* [Work instructions]: Your answer should consist solely of the lines from the first line of the data through the line with "(state_q == ST_STREAM) &&", each reproduced exactly.

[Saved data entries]
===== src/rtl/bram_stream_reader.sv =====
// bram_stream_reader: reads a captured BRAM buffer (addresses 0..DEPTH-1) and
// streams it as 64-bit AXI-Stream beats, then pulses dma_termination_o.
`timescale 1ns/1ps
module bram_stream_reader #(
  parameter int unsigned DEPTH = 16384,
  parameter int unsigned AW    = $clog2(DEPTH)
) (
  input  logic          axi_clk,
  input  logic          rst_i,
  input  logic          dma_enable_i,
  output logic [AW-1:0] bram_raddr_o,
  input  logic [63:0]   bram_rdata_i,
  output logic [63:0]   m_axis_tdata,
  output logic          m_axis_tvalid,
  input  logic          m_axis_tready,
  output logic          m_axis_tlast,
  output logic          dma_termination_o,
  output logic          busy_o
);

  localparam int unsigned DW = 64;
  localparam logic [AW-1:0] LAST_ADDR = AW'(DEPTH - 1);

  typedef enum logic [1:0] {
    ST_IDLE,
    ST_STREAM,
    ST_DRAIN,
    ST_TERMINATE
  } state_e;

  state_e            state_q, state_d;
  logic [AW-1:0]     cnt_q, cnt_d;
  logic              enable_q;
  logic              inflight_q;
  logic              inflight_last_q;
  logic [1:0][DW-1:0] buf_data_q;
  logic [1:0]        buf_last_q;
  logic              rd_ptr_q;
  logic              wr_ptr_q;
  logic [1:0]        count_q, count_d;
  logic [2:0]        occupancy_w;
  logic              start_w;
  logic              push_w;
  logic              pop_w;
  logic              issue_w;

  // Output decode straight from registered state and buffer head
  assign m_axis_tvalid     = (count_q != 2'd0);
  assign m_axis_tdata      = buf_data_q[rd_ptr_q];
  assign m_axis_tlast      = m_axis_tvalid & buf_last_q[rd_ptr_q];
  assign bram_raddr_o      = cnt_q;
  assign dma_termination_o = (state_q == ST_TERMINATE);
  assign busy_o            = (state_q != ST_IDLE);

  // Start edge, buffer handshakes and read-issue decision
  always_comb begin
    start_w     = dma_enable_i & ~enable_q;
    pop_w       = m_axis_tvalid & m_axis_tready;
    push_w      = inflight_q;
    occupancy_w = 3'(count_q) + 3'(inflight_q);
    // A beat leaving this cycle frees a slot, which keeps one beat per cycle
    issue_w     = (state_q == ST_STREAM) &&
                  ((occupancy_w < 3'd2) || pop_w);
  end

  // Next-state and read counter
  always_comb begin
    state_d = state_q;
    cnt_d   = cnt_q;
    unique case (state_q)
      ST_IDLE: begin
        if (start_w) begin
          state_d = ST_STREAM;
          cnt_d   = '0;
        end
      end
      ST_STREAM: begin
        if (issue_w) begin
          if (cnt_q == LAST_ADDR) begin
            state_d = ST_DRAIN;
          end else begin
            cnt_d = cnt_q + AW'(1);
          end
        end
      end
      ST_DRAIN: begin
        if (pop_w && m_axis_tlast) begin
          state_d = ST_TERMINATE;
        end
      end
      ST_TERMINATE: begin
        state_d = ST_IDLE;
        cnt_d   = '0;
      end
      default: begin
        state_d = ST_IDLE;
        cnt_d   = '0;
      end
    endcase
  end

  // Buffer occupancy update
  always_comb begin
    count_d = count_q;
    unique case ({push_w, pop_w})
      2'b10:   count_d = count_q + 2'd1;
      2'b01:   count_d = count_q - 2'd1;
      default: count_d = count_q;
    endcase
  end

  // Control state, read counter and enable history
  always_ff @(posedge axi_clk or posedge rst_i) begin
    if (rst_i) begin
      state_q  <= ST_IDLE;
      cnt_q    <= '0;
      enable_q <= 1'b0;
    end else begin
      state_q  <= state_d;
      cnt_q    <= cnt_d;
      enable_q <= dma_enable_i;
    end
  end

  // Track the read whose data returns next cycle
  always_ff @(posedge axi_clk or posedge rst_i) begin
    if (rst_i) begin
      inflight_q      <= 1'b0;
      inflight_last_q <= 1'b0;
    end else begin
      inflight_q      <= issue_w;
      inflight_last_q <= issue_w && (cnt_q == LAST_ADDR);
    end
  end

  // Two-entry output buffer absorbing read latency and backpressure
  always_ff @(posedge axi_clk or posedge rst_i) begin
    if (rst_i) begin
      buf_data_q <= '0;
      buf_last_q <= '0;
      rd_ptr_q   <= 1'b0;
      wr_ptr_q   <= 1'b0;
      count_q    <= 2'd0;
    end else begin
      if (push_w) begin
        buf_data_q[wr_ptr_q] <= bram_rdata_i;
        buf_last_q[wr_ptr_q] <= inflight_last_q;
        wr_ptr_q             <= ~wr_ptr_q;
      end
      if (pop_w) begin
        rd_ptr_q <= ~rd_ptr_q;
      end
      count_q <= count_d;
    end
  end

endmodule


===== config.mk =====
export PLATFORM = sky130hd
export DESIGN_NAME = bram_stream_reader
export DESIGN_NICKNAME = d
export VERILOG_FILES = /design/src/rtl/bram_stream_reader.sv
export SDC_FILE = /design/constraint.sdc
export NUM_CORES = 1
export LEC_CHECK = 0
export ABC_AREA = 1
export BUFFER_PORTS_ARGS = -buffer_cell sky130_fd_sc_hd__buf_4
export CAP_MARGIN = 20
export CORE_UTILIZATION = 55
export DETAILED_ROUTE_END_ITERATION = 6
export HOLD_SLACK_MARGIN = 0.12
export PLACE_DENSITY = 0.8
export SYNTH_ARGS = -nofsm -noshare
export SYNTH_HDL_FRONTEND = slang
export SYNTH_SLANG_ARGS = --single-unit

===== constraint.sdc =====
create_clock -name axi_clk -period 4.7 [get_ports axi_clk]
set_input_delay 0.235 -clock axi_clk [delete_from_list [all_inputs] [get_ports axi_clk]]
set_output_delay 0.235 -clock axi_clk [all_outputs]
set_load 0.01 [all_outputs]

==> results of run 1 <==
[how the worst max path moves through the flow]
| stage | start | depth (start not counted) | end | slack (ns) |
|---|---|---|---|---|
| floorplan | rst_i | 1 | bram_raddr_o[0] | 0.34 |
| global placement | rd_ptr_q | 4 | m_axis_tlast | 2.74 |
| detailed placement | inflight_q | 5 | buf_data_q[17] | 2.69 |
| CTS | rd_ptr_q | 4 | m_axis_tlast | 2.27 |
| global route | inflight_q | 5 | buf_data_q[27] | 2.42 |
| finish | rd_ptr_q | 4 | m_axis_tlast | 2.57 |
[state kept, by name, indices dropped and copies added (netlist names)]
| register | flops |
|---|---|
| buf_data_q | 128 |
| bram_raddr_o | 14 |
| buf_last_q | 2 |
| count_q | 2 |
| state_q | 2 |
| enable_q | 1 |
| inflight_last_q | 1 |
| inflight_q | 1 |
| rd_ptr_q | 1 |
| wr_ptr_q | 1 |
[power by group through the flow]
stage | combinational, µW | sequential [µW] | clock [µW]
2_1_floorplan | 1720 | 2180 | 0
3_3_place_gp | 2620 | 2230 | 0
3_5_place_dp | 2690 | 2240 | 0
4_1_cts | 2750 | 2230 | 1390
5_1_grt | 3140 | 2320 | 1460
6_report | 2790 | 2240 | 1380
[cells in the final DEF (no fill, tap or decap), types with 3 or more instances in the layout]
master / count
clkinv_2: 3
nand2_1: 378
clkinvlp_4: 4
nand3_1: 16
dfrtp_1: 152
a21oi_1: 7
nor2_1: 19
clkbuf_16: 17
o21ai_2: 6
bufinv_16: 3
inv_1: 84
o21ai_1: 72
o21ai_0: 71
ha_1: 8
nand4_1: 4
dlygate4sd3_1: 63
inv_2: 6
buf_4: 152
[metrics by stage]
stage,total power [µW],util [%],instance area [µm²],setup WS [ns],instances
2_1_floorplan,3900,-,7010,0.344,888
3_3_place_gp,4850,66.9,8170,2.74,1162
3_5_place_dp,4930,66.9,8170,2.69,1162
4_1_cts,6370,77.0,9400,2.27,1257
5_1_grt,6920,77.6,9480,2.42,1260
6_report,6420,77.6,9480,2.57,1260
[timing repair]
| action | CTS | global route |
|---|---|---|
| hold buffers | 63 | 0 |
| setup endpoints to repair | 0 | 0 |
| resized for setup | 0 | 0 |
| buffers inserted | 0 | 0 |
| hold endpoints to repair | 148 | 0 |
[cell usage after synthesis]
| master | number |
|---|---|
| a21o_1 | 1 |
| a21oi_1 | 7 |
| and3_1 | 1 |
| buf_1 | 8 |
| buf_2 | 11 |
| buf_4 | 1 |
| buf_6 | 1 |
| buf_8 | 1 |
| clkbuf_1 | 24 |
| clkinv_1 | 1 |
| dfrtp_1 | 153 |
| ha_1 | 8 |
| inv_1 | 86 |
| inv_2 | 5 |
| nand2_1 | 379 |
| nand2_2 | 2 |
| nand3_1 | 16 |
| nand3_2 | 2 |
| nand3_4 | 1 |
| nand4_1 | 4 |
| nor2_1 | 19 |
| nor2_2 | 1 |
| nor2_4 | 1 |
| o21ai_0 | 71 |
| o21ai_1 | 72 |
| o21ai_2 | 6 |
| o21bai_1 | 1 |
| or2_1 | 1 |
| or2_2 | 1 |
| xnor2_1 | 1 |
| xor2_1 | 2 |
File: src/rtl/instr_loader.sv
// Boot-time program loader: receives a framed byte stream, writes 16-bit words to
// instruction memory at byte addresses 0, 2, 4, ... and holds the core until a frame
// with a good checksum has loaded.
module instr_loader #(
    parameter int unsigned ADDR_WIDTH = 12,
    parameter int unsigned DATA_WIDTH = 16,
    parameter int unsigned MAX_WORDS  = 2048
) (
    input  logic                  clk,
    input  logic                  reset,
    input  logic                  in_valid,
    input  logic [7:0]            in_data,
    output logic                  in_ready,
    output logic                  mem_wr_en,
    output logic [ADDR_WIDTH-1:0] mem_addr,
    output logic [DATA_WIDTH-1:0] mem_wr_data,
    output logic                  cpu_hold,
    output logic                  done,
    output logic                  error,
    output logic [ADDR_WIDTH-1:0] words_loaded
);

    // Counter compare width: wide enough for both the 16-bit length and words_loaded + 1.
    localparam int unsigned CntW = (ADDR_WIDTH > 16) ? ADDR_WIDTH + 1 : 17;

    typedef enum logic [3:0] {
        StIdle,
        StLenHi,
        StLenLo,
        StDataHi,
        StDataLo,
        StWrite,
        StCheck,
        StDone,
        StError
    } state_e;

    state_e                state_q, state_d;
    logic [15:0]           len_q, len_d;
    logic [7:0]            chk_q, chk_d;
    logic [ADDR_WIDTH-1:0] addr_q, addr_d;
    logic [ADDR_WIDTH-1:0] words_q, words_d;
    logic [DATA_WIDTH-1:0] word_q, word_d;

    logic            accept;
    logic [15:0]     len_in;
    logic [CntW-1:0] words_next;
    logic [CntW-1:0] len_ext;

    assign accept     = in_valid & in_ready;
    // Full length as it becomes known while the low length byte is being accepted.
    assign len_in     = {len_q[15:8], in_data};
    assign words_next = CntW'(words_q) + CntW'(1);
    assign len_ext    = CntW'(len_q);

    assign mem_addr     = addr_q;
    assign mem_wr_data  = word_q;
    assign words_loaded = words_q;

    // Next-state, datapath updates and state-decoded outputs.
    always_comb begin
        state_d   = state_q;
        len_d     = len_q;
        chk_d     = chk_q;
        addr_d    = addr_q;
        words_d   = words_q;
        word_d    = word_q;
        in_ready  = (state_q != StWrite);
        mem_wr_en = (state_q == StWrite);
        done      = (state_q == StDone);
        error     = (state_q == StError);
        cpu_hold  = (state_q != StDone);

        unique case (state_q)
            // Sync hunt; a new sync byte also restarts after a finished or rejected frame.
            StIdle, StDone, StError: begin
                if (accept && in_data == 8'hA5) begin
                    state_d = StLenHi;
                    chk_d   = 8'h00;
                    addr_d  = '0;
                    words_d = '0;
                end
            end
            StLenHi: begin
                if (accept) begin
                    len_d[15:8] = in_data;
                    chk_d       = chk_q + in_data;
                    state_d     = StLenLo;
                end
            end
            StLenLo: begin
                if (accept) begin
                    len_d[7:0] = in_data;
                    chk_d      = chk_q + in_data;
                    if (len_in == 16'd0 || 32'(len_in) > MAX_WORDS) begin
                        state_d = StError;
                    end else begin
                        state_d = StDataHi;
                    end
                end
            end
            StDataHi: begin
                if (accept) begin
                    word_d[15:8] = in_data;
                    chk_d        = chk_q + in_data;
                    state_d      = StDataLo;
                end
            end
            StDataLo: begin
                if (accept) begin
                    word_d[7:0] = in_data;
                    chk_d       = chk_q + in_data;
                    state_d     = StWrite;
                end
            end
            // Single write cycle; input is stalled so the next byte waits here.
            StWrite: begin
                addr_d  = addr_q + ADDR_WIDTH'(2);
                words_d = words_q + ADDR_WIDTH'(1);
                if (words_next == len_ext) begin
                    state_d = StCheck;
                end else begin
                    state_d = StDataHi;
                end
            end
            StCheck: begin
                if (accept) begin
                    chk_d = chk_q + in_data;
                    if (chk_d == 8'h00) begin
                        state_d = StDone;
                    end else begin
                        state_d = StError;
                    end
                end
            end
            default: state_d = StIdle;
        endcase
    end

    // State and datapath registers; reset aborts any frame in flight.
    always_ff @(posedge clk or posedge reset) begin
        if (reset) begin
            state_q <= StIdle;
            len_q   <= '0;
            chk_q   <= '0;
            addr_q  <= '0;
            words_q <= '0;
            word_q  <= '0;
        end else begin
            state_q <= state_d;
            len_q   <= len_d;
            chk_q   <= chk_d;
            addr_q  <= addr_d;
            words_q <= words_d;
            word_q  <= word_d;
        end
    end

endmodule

* [Finished task]:
===== src/rtl/bram_stream_reader.sv =====
// bram_stream_reader: reads a captured BRAM buffer (addresses 0..DEPTH-1) and
// streams it as 64-bit AXI-Stream beats, then pulses dma_termination_o.
`timescale 1ns/1ps
module bram_stream_reader #(
  parameter int unsigned DEPTH = 16384,
  parameter int unsigned AW    = $clog2(DEPTH)
) (
  input  logic          axi_clk,
  input  logic          rst_i,
  input  logic          dma_enable_i,
  output logic [AW-1:0] bram_raddr_o,
  input  logic [63:0]   bram_rdata_i,
  output logic [63:0]   m_axis_tdata,
  output logic          m_axis_tvalid,
  input  logic          m_axis_tready,
  output logic          m_axis_tlast,
  output logic          dma_termination_o,
  output logic          busy_o
);

  localparam int unsigned DW = 64;
  localparam logic [AW-1:0] LAST_ADDR = AW'(DEPTH - 1);

  typedef enum logic [1:0] {
    ST_IDLE,
    ST_STREAM,
    ST_DRAIN,
    ST_TERMINATE
  } state_e;

  state_e            state_q, state_d;
  logic [AW-1:0]     cnt_q, cnt_d;
  logic              enable_q;
  logic              inflight_q;
  logic              inflight_last_q;
  logic [1:0][DW-1:0] buf_data_q;
  logic [1:0]        buf_last_q;
  logic              rd_ptr_q;
  logic              wr_ptr_q;
  logic [1:0]        count_q, count_d;
  logic [2:0]        occupancy_w;
  logic              start_w;
  logic              push_w;
  logic              pop_w;
  logic              issue_w;

  // Output decode straight from registered state and buffer head
  assign m_axis_tvalid     = (count_q != 2'd0);
  assign m_axis_tdata      = buf_data_q[rd_ptr_q];
  assign m_axis_tlast      = m_axis_tvalid & buf_last_q[rd_ptr_q];
  assign bram_raddr_o      = cnt_q;
  assign dma_termination_o = (state_q == ST_TERMINATE);
  assign busy_o            = (state_q != ST_IDLE);

  // Start edge, buffer handshakes and read-issue decision
  always_comb begin
    start_w     = dma_enable_i & ~enable_q;
    pop_w       = m_axis_tvalid & m_axis_tready;
    push_w      = inflight_q;
    occupancy_w = 3'(count_q) + 3'(inflight_q);
    // A beat leaving this cycle frees a slot, which keeps one beat per cycle
    issue_w     = (state_q == ST_STREAM) &&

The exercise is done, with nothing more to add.